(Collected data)
☆ ☆ ☆ ☆ ☆ ☆ ☆

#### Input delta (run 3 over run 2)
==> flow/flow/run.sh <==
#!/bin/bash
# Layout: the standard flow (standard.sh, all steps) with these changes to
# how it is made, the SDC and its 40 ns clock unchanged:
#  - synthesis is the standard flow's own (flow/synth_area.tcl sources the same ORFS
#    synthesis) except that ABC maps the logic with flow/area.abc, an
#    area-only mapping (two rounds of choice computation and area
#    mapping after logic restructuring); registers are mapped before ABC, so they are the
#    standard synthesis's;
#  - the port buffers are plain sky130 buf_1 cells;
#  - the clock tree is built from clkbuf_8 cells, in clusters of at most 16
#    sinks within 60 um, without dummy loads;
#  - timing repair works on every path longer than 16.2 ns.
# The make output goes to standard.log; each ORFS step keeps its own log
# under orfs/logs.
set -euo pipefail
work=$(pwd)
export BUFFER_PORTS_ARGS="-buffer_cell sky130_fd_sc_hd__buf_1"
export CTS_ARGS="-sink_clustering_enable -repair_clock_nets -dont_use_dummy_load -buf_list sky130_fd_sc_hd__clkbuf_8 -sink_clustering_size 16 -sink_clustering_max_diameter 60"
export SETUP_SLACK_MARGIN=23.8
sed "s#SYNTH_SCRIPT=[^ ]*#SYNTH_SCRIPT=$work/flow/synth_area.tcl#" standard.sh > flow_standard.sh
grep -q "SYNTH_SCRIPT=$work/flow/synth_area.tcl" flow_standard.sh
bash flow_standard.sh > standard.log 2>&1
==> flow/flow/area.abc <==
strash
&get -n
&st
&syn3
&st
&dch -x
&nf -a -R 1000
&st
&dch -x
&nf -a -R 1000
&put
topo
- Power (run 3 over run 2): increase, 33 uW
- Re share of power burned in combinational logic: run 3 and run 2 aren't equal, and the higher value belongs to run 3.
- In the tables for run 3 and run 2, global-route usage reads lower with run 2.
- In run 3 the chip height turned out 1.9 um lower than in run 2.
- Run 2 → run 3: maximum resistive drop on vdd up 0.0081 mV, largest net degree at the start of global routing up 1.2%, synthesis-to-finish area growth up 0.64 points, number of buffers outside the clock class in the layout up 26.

☆ ☆ ☆ ☆ ☆ ☆ ☆

• _WORK TO COMPLETE_: Your answer should be each line of the data that contains the word "synthesis", copied as it stands.

• _SOLUTION TO THIS TASK_:
#  - synthesis is the standard flow's own (flow/synth_area.tcl sources the same ORFS
#    synthesis) except that ABC maps the logic with flow/area.abc, an
#    standard synthesis's;
- Run 2 → run 3: maximum resistive drop on vdd up 0.0081 mV, largest net degree at the start of global routing up 1.2%, synthesis-to-finish area growth up 0.64 points, number of buffers outside the clock class in the layout up 26.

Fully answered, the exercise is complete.